What to work on: Using the records below, repeat exactly the lines from the one holding "repair buffers | 727 | 0.0765" through the one holding "u_timer.cnt_q: 16", both ends included, and no others.

Source material:
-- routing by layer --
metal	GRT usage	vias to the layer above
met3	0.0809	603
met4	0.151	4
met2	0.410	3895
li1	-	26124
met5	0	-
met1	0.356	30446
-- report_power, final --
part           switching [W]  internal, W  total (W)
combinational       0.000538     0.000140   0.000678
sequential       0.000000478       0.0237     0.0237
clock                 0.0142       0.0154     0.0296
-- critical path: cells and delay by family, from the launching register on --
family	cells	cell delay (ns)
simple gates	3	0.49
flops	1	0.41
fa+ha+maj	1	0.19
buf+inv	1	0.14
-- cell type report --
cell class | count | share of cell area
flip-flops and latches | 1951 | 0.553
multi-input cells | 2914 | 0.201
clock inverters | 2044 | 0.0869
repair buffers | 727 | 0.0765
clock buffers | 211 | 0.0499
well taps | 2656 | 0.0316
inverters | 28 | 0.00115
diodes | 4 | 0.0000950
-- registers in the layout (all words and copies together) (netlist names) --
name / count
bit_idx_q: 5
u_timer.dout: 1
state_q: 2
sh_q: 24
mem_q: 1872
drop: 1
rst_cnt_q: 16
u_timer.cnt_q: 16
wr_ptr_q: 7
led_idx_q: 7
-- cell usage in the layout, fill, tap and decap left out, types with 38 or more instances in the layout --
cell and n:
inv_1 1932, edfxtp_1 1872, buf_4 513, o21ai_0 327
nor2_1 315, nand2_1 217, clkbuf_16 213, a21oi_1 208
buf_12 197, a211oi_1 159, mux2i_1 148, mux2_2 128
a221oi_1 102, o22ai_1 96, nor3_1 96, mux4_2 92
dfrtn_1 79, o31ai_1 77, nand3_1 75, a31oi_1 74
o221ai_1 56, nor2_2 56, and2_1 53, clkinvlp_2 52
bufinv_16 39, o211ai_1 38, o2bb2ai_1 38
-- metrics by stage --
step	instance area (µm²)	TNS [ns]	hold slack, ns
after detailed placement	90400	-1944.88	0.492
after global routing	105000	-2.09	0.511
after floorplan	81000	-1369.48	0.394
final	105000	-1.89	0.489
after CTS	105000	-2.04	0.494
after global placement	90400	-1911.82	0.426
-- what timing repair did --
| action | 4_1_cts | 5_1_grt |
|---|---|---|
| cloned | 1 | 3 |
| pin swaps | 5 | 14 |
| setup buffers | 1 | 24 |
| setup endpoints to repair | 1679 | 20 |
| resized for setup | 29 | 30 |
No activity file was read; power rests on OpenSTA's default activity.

Solution to the problem:
repair buffers | 727 | 0.0765
clock buffers | 211 | 0.0499
well taps | 2656 | 0.0316
inverters | 28 | 0.00115
diodes | 4 | 0.0000950
-- registers in the layout (all words and copies together) (netlist names) --
name / count
bit_idx_q: 5
u_timer.dout: 1
state_q: 2
sh_q: 24
mem_q: 1872
drop: 1
rst_cnt_q: 16
u_timer.cnt_q: 16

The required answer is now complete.